Athenahealth’s research indicates that of the 7.5 million patients in its athenaNet network 87 percent of patients want electronic access to their health records, but just 37 percent have access through a patient portal. And, despite the benefits of portal adoption, athenahealth’s research finds that the average overall portal adoption rate across the country is only 29 percent.

And, there are wide variations in portal adoption across healthcare specialties. The average portal adoption rate for ob/gyn practices is 50 percent while pediatrics is only 23 percent and general practice is 12 percent, according to athenahealth’s portal tracking research.

Gray contends that the biggest factor behind the lag in portal adoption is provider commitment.

“At athenahealth we have about 150 practices with more than 60 percent of their patients on the portal, and quite a few with 90 percent adoption, so this is not rocket science, it’s a matter of commitment,” he said.

“To a certain extent, it just hasn’t been a priority for some practices. Some practices are more focused on meaningful use, and once they get to that minimum threshold of 5 percent of patients using the portal they might lose focus. I think forward-looking strategic practices are the ones pushing this and also I think that an appreciation of the business advantages has not been widely disseminated,” Gray said.

And, Gray added that practices should see the benefits of portal adoption regardless of the socioeconomic status or age of their patient populations.

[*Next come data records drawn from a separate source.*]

<file path="src/cache_pkg.sv">
// Cache subsystem package with geometry constants, FSM encodings and the address layout
package cache_pkg;

	// ========================================================================
	// Geometry
	// ========================================================================

	// Byte address and data word widths seen by the clients and the memory
	localparam int addr_w = 32;
	localparam int data_w = 32;

	// Four ways of sixteen sets, each line holding four words
	localparam int ways           = 4;
	localparam int sets           = 16;
	localparam int words_per_line = 4;

	// Address field widths; tag, index and offset together cover addr_w
	localparam int off_w = 4;
	localparam int idx_w = 4;
	localparam int tag_w = addr_w - idx_w - off_w;

	// Width of a way number and of a word number within a line
	localparam int way_w  = 2;
	localparam int word_w = 2;

	// ========================================================================
	// FSM encodings
	// ========================================================================

	localparam int st_w = 2;

	// Cache controller states
	localparam logic [st_w-1:0] cc_idle = 2'd0;
	localparam logic [st_w-1:0] cc_req  = 2'd1;
	localparam logic [st_w-1:0] cc_fill = 2'd2;
	localparam logic [st_w-1:0] cc_resp = 2'd3;

	// Refill arbiter states
	localparam logic [st_w-1:0] arb_idle = 2'd0;
	localparam logic [st_w-1:0] arb_ar   = 2'd1;
	localparam logic [st_w-1:0] arb_r    = 2'd2;

	// ========================================================================
	// Request address
	// ========================================================================

	// The same 32-bit word is either handled whole, as it travels on the
	// client and refill ports, or split into the fields that address the
	// tag, valid and data arrays
	typedef union packed {
		logic [addr_w-1:0] raw;
		struct packed {
			logic [tag_w-1:0] tag;
			logic [idx_w-1:0] idx;
			logic [off_w-1:0] off;
		} f;
	} cache_addr_u;

endpackage

</file>
<file path="src/mem_arbiter.sv">
// Round-robin line refill arbiter with an AXI4-Lite read master toward memory
`timescale 1ns/1ps

module mem_arbiter (
	input  logic                         clk,
	input  logic                         rst_n,
	input  logic                         i_refill_req,
	input  logic [cache_pkg::addr_w-1:0] i_refill_addr,
	output logic                         i_refill_gnt,
	output logic                         i_refill_valid,
	output logic [cache_pkg::data_w-1:0] i_refill_data,
	output logic                         i_refill_last,
	input  logic                         d_refill_req,
	input  logic [cache_pkg::addr_w-1:0] d_refill_addr,
	output logic                         d_refill_gnt,
	output logic                         d_refill_valid,
	output logic [cache_pkg::data_w-1:0] d_refill_data,
	output logic                         d_refill_last,
	output logic                         arvalid,
	input  logic                         arready,
	output logic [cache_pkg::addr_w-1:0] araddr,
	output logic [2:0]                   arprot,
	input  logic                         rvalid,
	output logic                         rready,
	input  logic [cache_pkg::data_w-1:0] rdata,
	input  logic [1:0]                   rresp
);

	import cache_pkg::*;

	logic [st_w-1:0]   state;

	// Port owning the current line, and the port that won the last line
	logic              sel_d;
	logic              last_d;

	// Port picked when a new line starts
	logic              pick_d;

	// Word number of the outstanding read and the base of the line
	logic [word_w-1:0] beat;
	logic [addr_w-1:0] line_base;

	// Read data beat accepted from memory
	logic              beat_fire;
	logic              beat_last;

	// ========================================================================
	// Arbitration
	// ========================================================================

	// A lone requester wins outright; with both asking, the port that did not
	// win last time goes first
	assign pick_d = d_refill_req && (!i_refill_req || !last_d);

	always_ff @(posedge clk)
	begin
		if (!rst_n)
		begin
			state        <= arb_idle;
			sel_d        <= 1'b0;
			// Pretend the data port won last so the instruction port leads
			last_d       <= 1'b1;
			beat         <= '0;
			i_refill_gnt <= 1'b0;
			d_refill_gnt <= 1'b0;
		end
		else
		begin
			// Grants are one-cycle pulses
			i_refill_gnt <= 1'b0;
			d_refill_gnt <= 1'b0;

			case (state)
			arb_idle:
			begin
				if (i_refill_req || d_refill_req)
				begin
					sel_d        <= pick_d;
					i_refill_gnt <= !pick_d;
					d_refill_gnt <= pick_d;
					beat         <= '0;
					state        <= arb_ar;
				end
			end

			arb_ar:
			begin
				if (arready)
					state <= arb_r;
			end

			arb_r:
			begin
				if (rvalid)
				begin
					if (beat_last)
					begin
						last_d <= sel_d;
						state  <= arb_idle;
					end
					else
					begin
						beat  <= beat + 1'b1;
						state <= arb_ar;
					end
				end
			end

			default:
			begin
				state <= arb_idle;
			end
			endcase
		end
	end

	// The line base is taken with the grant and held for all four reads
	always_ff @(posedge clk)
	begin
		if ((state == arb_idle) && (i_refill_req || d_refill_req))
			line_base <= pick_d ? d_refill_addr : i_refill_addr;
	end

	// ========================================================================
	// AXI4-Lite read channels
	// ========================================================================

	// One read outstanding at a time; the address stays put until arready
	assign arvalid = (state == arb_ar);
	assign araddr  = {line_base[addr_w-1:off_w], beat, {(off_w - word_w){1'b0}}};
	assign arprot  = '0;
	assign rready  = (state == arb_r);

	// Read responses carry no error handling here, so rresp is not examined
	assign beat_fire = (state == arb_r) && rvalid;
	assign beat_last = (beat == word_w'(words_per_line - 1));

	// Each beat goes only to the port that owns the line
	assign i_refill_valid = beat_fire && !sel_d;
	assign d_refill_valid = beat_fire && sel_d;
	assign i_refill_last  = i_refill_valid && beat_last;
	assign d_refill_last  = d_refill_valid && beat_last;
	assign i_refill_data  = rdata;
	assign d_refill_data  = rdata;

endmodule

</file>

“Physicians will say, ‘I have older patients and they never get on a portal.’ But we find that portal adoption falls off a little after age 65, but not a ton. And, again, they are certain some practices that do well with high levels of portal adoption with older patients. Our research indicates that patients in their early 60s are just as likely as those in their 40s to adopt a portal,” he said.

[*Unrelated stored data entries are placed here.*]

--- src/rtl/pi_bus_pkg.sv ---
// processor-interface bus package with widths, acknowledge codes, storage map and timeout limit
`default_nettype none

package pi_bus_pkg;

   // bus widths
   localparam int unsigned ADDR_W = 6;
   localparam int unsigned DATA_W = 32;
   localparam int unsigned ACK_W  = 3;

   // acknowledge codes
   localparam logic [ACK_W-1:0] ACK_IDLE = 3'd0;
   localparam logic [ACK_W-1:0] ACK_WAT  = 3'd1;
   localparam logic [ACK_W-1:0] ACK_ERR  = 3'd3;
   localparam logic [ACK_W-1:0] ACK_RDY  = 3'd4;

   // storage map
   // 0..15 real words, 16..31 answer with an error, 32..63 never answer
   localparam int unsigned MEM_WORDS = 16;
   localparam int unsigned MEM_AW    = $clog2(MEM_WORDS);
   localparam int unsigned ERR_BASE  = 16;
   localparam int unsigned DEAD_BASE = 32;

   // cycles a granted transfer may go without RDY or ERR
   localparam int unsigned TIMEOUT_CYCLES = 12;
   localparam int unsigned TMO_W          = $clog2(TIMEOUT_CYCLES + 1);

endpackage

`default_nettype wire
--- src/rtl/pi_bus_top.sv ---
// processor-interface bus top level with two masters, arbiter, slave and storage
`timescale 1ns/1ns
`default_nettype none

module pi_bus_top
   import pi_bus_pkg::*;
(
   input  wire logic              clk,
   input  wire logic              rst_n,
   input  wire logic              cmd_valid_0,
   input  wire logic              cmd_write_0,
   input  wire logic              cmd_lock_0,
   input  wire logic [ADDR_W-1:0] cmd_addr_0,
   input  wire logic [DATA_W-1:0] cmd_wdata_0,
   output logic                   cmd_ready_0,
   output logic                   rsp_valid_0,
   output logic [DATA_W-1:0]      rsp_rdata_0,
   output logic                   rsp_err_0,
   input  wire logic              cmd_valid_1,
   input  wire logic              cmd_write_1,
   input  wire logic              cmd_lock_1,
   input  wire logic [ADDR_W-1:0] cmd_addr_1,
   input  wire logic [DATA_W-1:0] cmd_wdata_1,
   output logic                   cmd_ready_1,
   output logic                   rsp_valid_1,
   output logic [DATA_W-1:0]      rsp_rdata_1,
   output logic                   rsp_err_1
);

   // master to arbiter
   logic              req_0, req_1;
   logic              gnt_0, gnt_1;
   logic              lock_0, lock_1;
   logic              write_0, write_1;
   logic [ADDR_W-1:0] addr_0, addr_1;
   logic [DATA_W-1:0] wdata_0, wdata_1;

   // shared bus
   logic              sel;
   logic              timeout;
   logic [ACK_W-1:0]  ack;
   logic [DATA_W-1:0] rdata;
   logic [ADDR_W-1:0] bus_addr;
   logic              bus_write;
   logic [DATA_W-1:0] bus_wdata;

   // slave to storage
   logic              mem_start, mem_done, mem_err, mem_write;
   logic [ADDR_W-1:0] mem_addr;
   logic [DATA_W-1:0] mem_wdata, mem_rdata;

   pi_master i_master_0 (
      .clk, .rst_n,
      .cmd_valid(cmd_valid_0), .cmd_write(cmd_write_0), .cmd_lock(cmd_lock_0),
      .cmd_addr(cmd_addr_0), .cmd_wdata(cmd_wdata_0), .cmd_ready(cmd_ready_0),
      .rsp_valid(rsp_valid_0), .rsp_rdata(rsp_rdata_0), .rsp_err(rsp_err_0),
      .req(req_0), .lock(lock_0), .addr(addr_0), .write(write_0), .wdata(wdata_0),
      .gnt(gnt_0), .ack, .rdata, .timeout
   );

   pi_master i_master_1 (
      .clk, .rst_n,
      .cmd_valid(cmd_valid_1), .cmd_write(cmd_write_1), .cmd_lock(cmd_lock_1),
      .cmd_addr(cmd_addr_1), .cmd_wdata(cmd_wdata_1), .cmd_ready(cmd_ready_1),
      .rsp_valid(rsp_valid_1), .rsp_rdata(rsp_rdata_1), .rsp_err(rsp_err_1),
      .req(req_1), .lock(lock_1), .addr(addr_1), .write(write_1), .wdata(wdata_1),
      .gnt(gnt_1), .ack, .rdata, .timeout
   );

   pi_arbiter i_arbiter (
      .clk, .rst_n,
      .req_0, .req_1, .lock_0, .lock_1, .addr_0, .addr_1,
      .write_0, .write_1, .wdata_0, .wdata_1, .ack,
      .gnt_0, .gnt_1, .sel, .bus_addr, .bus_write, .bus_wdata, .timeout
   );

   pi_slave_fsm i_slave (
      .clk, .rst_n,
      .sel, .bus_addr, .bus_write, .bus_wdata, .timeout,
      .mem_done, .mem_err, .mem_rdata,
      .ack, .rdata, .mem_start, .mem_addr, .mem_write, .mem_wdata
   );

   pi_storage i_storage (
      .clk, .rst_n,
      .mem_start, .mem_addr, .mem_write, .mem_wdata,
      .mem_done, .mem_rdata, .mem_err
   );

endmodule

`default_nettype wire

--- src/rtl/pi_storage.sv ---
// word storage with address-dependent wait states, an error region and a dead region
`timescale 1ns/1ns
`default_nettype none

module pi_storage
   import pi_bus_pkg::*;
(
   input  wire logic              clk,
   input  wire logic              rst_n,
   input  wire logic              mem_start,
   input  wire logic [ADDR_W-1:0] mem_addr,
   input  wire logic              mem_write,
   input  wire logic [DATA_W-1:0] mem_wdata,
   output logic                   mem_done,
   output logic [DATA_W-1:0]      mem_rdata,
   output logic                   mem_err
);

   logic [DATA_W-1:0] mem [MEM_WORDS];
   logic              pending;
   logic [1:0]        wait_cnt;
   logic              in_err;
   logic              in_dead;
   logic [MEM_AW-1:0] idx_q;
   logic              write_q;
   logic [DATA_W-1:0] wdata_q;

   assign in_err  = (mem_addr >= ADDR_W'(ERR_BASE)) && (mem_addr < ADDR_W'(DEAD_BASE));
   assign in_dead = (mem_addr >= ADDR_W'(DEAD_BASE));

   assign mem_done  = pending && (wait_cnt == 2'd0);
   assign mem_rdata = mem[idx_q];

   always_ff @(posedge clk or negedge rst_n) begin
      if (!rst_n) begin
         pending  <= 1'b0;
         wait_cnt <= 2'd0;
      end else if (mem_start) begin
         // dead region never starts a countdown
         pending  <= !in_dead;
         wait_cnt <= in_err ? 2'd0 : mem_addr[1:0];
      end else if (mem_done) begin
         pending <= 1'b0;
      end else if (pending) begin
         wait_cnt <= wait_cnt - 2'd1;
      end
   end

   always_ff @(posedge clk) begin
      if (mem_start) begin
         idx_q   <= mem_addr[MEM_AW-1:0];
         write_q <= mem_write;
         wdata_q <= mem_wdata;
         mem_err <= in_err;
      end
   end

   always_ff @(posedge clk or negedge rst_n) begin
      if (!rst_n) begin
         for (int i = 0; i < MEM_WORDS; i++) begin
            mem[i] <= '0;
         end
      end else if (mem_done && write_q && !mem_err) begin
         mem[idx_q] <= wdata_q;
      end
   end

endmodule

`default_nettype wire

--- src/rtl/pi_slave_fsm.sv ---
// slave state machine decoding a selected transfer and driving the acknowledge code
`timescale 1ns/1ns
`default_nettype none

module pi_slave_fsm
   import pi_bus_pkg::*;
(
   input  wire logic              clk,
   input  wire logic              rst_n,
   input  wire logic              sel,
   input  wire logic [ADDR_W-1:0] bus_addr,
   input  wire logic              bus_write,
   input  wire logic [DATA_W-1:0] bus_wdata,
   input  wire logic              timeout,
   input  wire logic              mem_done,
   input  wire logic              mem_err,
   input  wire logic [DATA_W-1:0] mem_rdata,
   output logic [ACK_W-1:0]       ack,
   output logic [DATA_W-1:0]      rdata,
   output logic                   mem_start,
   output logic [ADDR_W-1:0]      mem_addr,
   output logic                   mem_write,
   output logic [DATA_W-1:0]      mem_wdata
);

   typedef enum logic [1:0] {
      S_IDLE,
      S_START,
      S_WAIT,
      S_REPLY
   } state_t;

   state_t            state;
   logic              err_q;
   logic [ADDR_W-1:0] addr_q;
   logic              write_q;
   logic [DATA_W-1:0] wdata_q;
   logic              latch;

   assign latch = (state == S_IDLE) && sel;

   assign mem_start = (state == S_START);
   assign mem_addr  = addr_q;
   assign mem_write = write_q;
   assign mem_wdata = wdata_q;

   always_comb begin
      case (state)
         S_START, S_WAIT: ack = ACK_WAT;
         S_REPLY:         ack = err_q ? ACK_ERR : ACK_RDY;
         default:         ack = ACK_IDLE;
      endcase
   end

   always_ff @(posedge clk or negedge rst_n) begin
      if (!rst_n) begin
         state <= S_IDLE;
      end else begin
         case (state)
            S_IDLE: begin
               if (sel) begin
                  state <= S_START;
               end
            end
            S_START: state <= timeout ? S_IDLE : S_WAIT;
            S_WAIT: begin
               // the arbiter gave up on this transfer
               if (timeout) begin
                  state <= S_IDLE;
               end else if (mem_done) begin
                  state <= S_REPLY;
               end
            end
            default: state <= S_IDLE;
         endcase
      end
   end

   always_ff @(posedge clk) begin
      if (latch) begin
         addr_q  <= bus_addr;
         write_q <= bus_write;
         wdata_q <= bus_wdata;
      end
      if ((state == S_WAIT) && mem_done) begin
         err_q <= mem_err;
         rdata <= mem_rdata;
      end
   end

endmodule

`default_nettype wire

--- src/rtl/pi_arbiter.sv ---
// round-robin bus arbiter with lock, granted-master bus multiplexer and transfer timeout
`timescale 1ns/1ns
`default_nettype none

module pi_arbiter
   import pi_bus_pkg::*;
(
   input  wire logic              clk,
   input  wire logic              rst_n,
   input  wire logic              req_0,
   input  wire logic              req_1,
   input  wire logic              lock_0,
   input  wire logic              lock_1,
   input  wire logic [ADDR_W-1:0] addr_0,
   input  wire logic [ADDR_W-1:0] addr_1,
   input  wire logic              write_0,
   input  wire logic              write_1,
   input  wire logic [DATA_W-1:0] wdata_0,
   input  wire logic [DATA_W-1:0] wdata_1,
   input  wire logic [ACK_W-1:0]  ack,
   output logic                   gnt_0,
   output logic                   gnt_1,
   output logic                   sel,
   output logic [ADDR_W-1:0]      bus_addr,
   output logic                   bus_write,
   output logic [DATA_W-1:0]      bus_wdata,
   output logic                   timeout
);

   logic             busy;
   logic             done_q;
   logic             last_q;
   logic [TMO_W-1:0] tcnt;
   logic             owner_req;
   logic             owner_lock;
   logic             xfer_end;

   assign busy       = gnt_0 || gnt_1;
   assign owner_req  = gnt_1 ? req_1 : req_0;
   assign owner_lock = gnt_1 ? lock_1 : lock_0;

   // done_q marks a locked owner that has finished and keeps the bus
   assign sel      = busy && !done_q;
   assign xfer_end = sel && ((ack == ACK_RDY) || (ack == ACK_ERR));
   assign timeout  = sel && (tcnt == TMO_W'(TIMEOUT_CYCLES - 1));

   // bus fields come from the owner
   assign bus_addr  = gnt_1 ? addr_1 : addr_0;
   assign bus_write = gnt_1 ? write_1 : write_0;
   assign bus_wdata = gnt_1 ? wdata_1 : wdata_0;

   always_ff @(posedge clk or negedge rst_n) begin
      if (!rst_n) begin
         gnt_0  <= 1'b0;
         gnt_1  <= 1'b0;
         done_q <= 1'b0;
         last_q <= 1'b1;
      end else if (!busy) begin
         done_q <= 1'b0;
         // last_q high means master 1 was served last
         if (req_0 && (!req_1 || last_q)) begin
            gnt_0  <= 1'b1;
            last_q <= 1'b0;
         end else if (req_1) begin
            gnt_1  <= 1'b1;
            last_q <= 1'b1;
         end
      end else if (timeout) begin
         gnt_0  <= 1'b0;
         gnt_1  <= 1'b0;
         done_q <= 1'b0;
      end else if (xfer_end) begin
         if (owner_lock) begin
            done_q <= 1'b1;
         end else begin
            gnt_0 <= 1'b0;
            gnt_1 <= 1'b0;
         end
      end else if (done_q) begin
         // locked owner either starts its next command or lets go
         if (owner_req) begin
            done_q <= 1'b0;
         end else if (!owner_lock) begin
            gnt_0  <= 1'b0;
            gnt_1  <= 1'b0;
            done_q <= 1'b0;
         end
      end
   end

   // cycles since sel went high for the current transfer
   always_ff @(posedge clk or negedge rst_n) begin
      if (!rst_n) begin
         tcnt <= '0;
      end else if (!sel) begin
         tcnt <= '0;
      end else begin
         tcnt <= tcnt + 1'b1;
      end
   end

endmodule

`default_nettype wire

--- src/rtl/pi_master.sv ---
// bus master turning one external command into a bus transfer and returning its result
`timescale 1ns/1ns
`default_nettype none

module pi_master
   import pi_bus_pkg::*;
(
   input  wire logic              clk,
   input  wire logic              rst_n,
   // external command side
   input  wire logic              cmd_valid,
   input  wire logic              cmd_write,
   input  wire logic              cmd_lock,
   input  wire logic [ADDR_W-1:0] cmd_addr,
   input  wire logic [DATA_W-1:0] cmd_wdata,
   output logic                   cmd_ready,
   output logic                   rsp_valid,
   output logic [DATA_W-1:0]      rsp_rdata,
   output logic                   rsp_err,
   // bus side
   output logic                   req,
   output logic                   lock,
   output logic [ADDR_W-1:0]      addr,
   output logic                   write,
   output logic [DATA_W-1:0]      wdata,
   input  wire logic              gnt,
   input  wire logic [ACK_W-1:0]  ack,
   input  wire logic [DATA_W-1:0] rdata,
   input  wire logic              timeout
);

   typedef enum logic [1:0] {
      M_IDLE,
      M_REQ,
      M_XFER
   } state_t;

   state_t            state;
   logic              lock_q;
   logic              write_q;
   logic [ADDR_W-1:0] addr_q;
   logic [DATA_W-1:0] wdata_q;
   logic              take_cmd;
   logic              xfer_end;
   logic              xfer_bad;

   assign cmd_ready = (state == M_IDLE);
   assign take_cmd  = cmd_valid && cmd_ready;

   // only the granted master may treat ack or timeout as its own
   assign xfer_bad = (ack == ACK_ERR) || timeout;
   assign xfer_end = (state == M_XFER) && gnt && ((ack == ACK_RDY) || xfer_bad);

   assign req   = (state != M_IDLE);
   assign lock  = lock_q;
   assign addr  = addr_q;
   assign write = write_q;
   assign wdata = wdata_q;

   always_ff @(posedge clk or negedge rst_n) begin
      if (!rst_n) begin
         state     <= M_IDLE;
         lock_q    <= 1'b0;
         rsp_valid <= 1'b0;
      end else begin
         rsp_valid <= 1'b0;
         case (state)
            M_IDLE: begin
               if (take_cmd) begin
                  // lock stays as given until the next command replaces it
                  lock_q <= cmd_lock;
                  state  <= M_REQ;
               end
            end
            M_REQ: begin
               if (gnt) begin
                  state <= M_XFER;
               end
            end
            M_XFER: begin
               if (xfer_end) begin
                  rsp_valid <= 1'b1;
                  state     <= M_IDLE;
               end
            end
            default: state <= M_IDLE;
         endcase
      end
   end

   // command fields and response payload
   always_ff @(posedge clk) begin
      if (take_cmd) begin
         addr_q  <= cmd_addr;
         write_q <= cmd_write;
         wdata_q <= cmd_wdata;
      end
      if (xfer_end) begin
         rsp_rdata <= rdata;
         rsp_err   <= xfer_bad;
      end
   end

endmodule

`default_nettype wire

According to Gray, the top performing practices do five things differently that contributes to their higher portal adoption rates.

“First, they have a portal adoption policy that’s consistently executed and the office staff communicates to the patients that registering for the portal is an expected part of care. So, when a patient comes in to a doctor’s office instead of asking the patient, ‘Would you like to get on the portal?’, the office staff says, ‘Mr. Smith, we expect our patients to use our patient portal, let me help you register.’ And that communicates a real expectation and I think that’s absolutely critical,” he said.

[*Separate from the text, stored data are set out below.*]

## src/include/atari_io_defines.svh

```systemverilog
// Sizing constants for the sector buffer, image slots and pointer emulation

`ifndef ATARI_IO_DEFINES_SVH
`define ATARI_IO_DEFINES_SVH

// ========================================
// Sector buffer
// ========================================

// One SD block per transfer
`define ATARI_IO_SECTOR_BYTES 512
`define ATARI_IO_BUF_AW 9

// ========================================
// Disk image slots
// ========================================

// D1 to D4, cart, XEX and boot image
`define ATARI_IO_SLOTS 7

// ========================================
// Pointer emulation
// ========================================

// Largest delta taken from a single mouse packet
`define ATARI_IO_MOUSE_STEP 10

// Saturation bounds of the emulated analog axes
`define ATARI_IO_AXIS_MIN (-128)
`define ATARI_IO_AXIS_MAX 127

`endif

```

## src/logic/disk_pkg.sv

```systemverilog
// Disk bridge types: ZPU control and status, host buffer port, block requests, mount records

`include "atari_io_defines.svh"

package disk_pkg;

	// ========================================
	// ZPU side
	// ========================================

	// Strobes and selects coming out of the ZPU registers
	typedef struct packed {
		logic       lba_sel;
		logic       block_rd;
		logic       block_wr;
		logic [2:0] drive;
		logic       io_wr;
		logic       data_wr;
		logic       data_rd;
	} zpu_ctrl_t;

	// Status byte polled by the firmware, io_done sits in bit 0
	typedef struct packed {
		logic       readonly;
		logic [1:0] filetype;
		logic [2:0] fileno;
		logic       mounted;
		logic       io_done;
	} zpu_status_t;

	// ========================================
	// Host side
	// ========================================

	// Byte access from the SD block service into the sector buffer
	typedef struct packed {
		logic [`ATARI_IO_BUF_AW-1:0] addr;
		logic [7:0]                  wdata;
		logic                        we;
	} host_buf_t;

	// One request bit per slot, all slots share the LBA
	typedef struct packed {
		logic [`ATARI_IO_SLOTS-1:0] rd;
		logic [`ATARI_IO_SLOTS-1:0] wr;
		logic [31:0]                lba;
	} blk_req_t;

	typedef struct packed {
		logic [`ATARI_IO_SLOTS-1:0] mounted;
		logic                       readonly;
		logic [1:0]                 image_type;
		logic [31:0]                size;
	} mount_evt_t;

	// Latest mount as seen by the firmware
	typedef struct packed {
		logic [2:0]  fileno;
		logic [1:0]  filetype;
		logic        readonly;
		logic        toggle;
		logic [31:0] filesize;
	} mount_info_t;

endpackage

```

## src/logic/image_mount_tracker.sv

```systemverilog
// Image mount tracker: latches slot, type, read-only flag and size of each new mount

`timescale 1ns/1ns

`include "atari_io_defines.svh"

module image_mount_tracker
	import disk_pkg::*;
(
	input  logic        clk_sys,
	input  logic        areset,
	input  mount_evt_t  evt_i,
	output mount_info_t info_o
);

	mount_evt_t evt_q;
	logic any_q, any_q2;
	logic mount_rise;

	// Highest mounted slot wins when several bits are up
	function automatic logic [2:0] top_slot(input logic [`ATARI_IO_SLOTS-1:0] slots);
		logic [2:0] idx;
		idx = '0;
		for (int i = 0; i < `ATARI_IO_SLOTS; i++) begin
			if (slots[i]) begin
				idx = 3'(i);
			end
		end
		return idx;
	endfunction

	always_ff @(posedge clk_sys) begin
		evt_q <= evt_i;
	end

	always_ff @(posedge clk_sys) begin
		if (areset) begin
			any_q  <= 1'b0;
			any_q2 <= 1'b0;
		end else begin
			any_q  <= |evt_i.mounted;
			any_q2 <= any_q;
		end
	end

	assign mount_rise = any_q & ~any_q2;

	always_ff @(posedge clk_sys) begin
		if (areset) begin
			info_o <= '0;
		end else if (mount_rise) begin
			info_o.fileno   <= top_slot(evt_q.mounted);
			info_o.filetype <= evt_q.image_type;
			// Cart and XEX slots are never written back
			info_o.readonly <= evt_q.readonly | evt_q.mounted[4] | evt_q.mounted[5];
			info_o.toggle   <= ~info_o.toggle;
			info_o.filesize <= evt_q.size;
		end
	end

endmodule

```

Secondly, top performing practices ensure that the portal is worthwhile for their patients through a number of features, such as enabling patients to see lab results or the ability to send secure messages to the physicians and get timely responses.

“The third factor is having a streamlined training program for office staff so they can walk patients through portal registration. Fourth is crafting a compelling portal marketing message,” Gray said.

Finally, practices with high patient portal adoption rates typically register patients for the portal while they are still in the office, and this can be a significant factor, Gray said.

“Rather than sending the patient a link to register at home, it’s far more effective if the front office staff helps the patient register in the office when they are there at the desk or using a kiosk or a tablet. As an example, our portal is available via smartphone and we have clients that will text their patients on their smartphones while the patient is still in the office and get them to register that way,” he said.

“We find that the in-office portal registration mechanism gets practices close to a 50 percent success rate. And, so making sure people register while still in the office is critical. As soon as they leave the office, the prospects for portal adoption fall off pretty dramatically,” Gray said.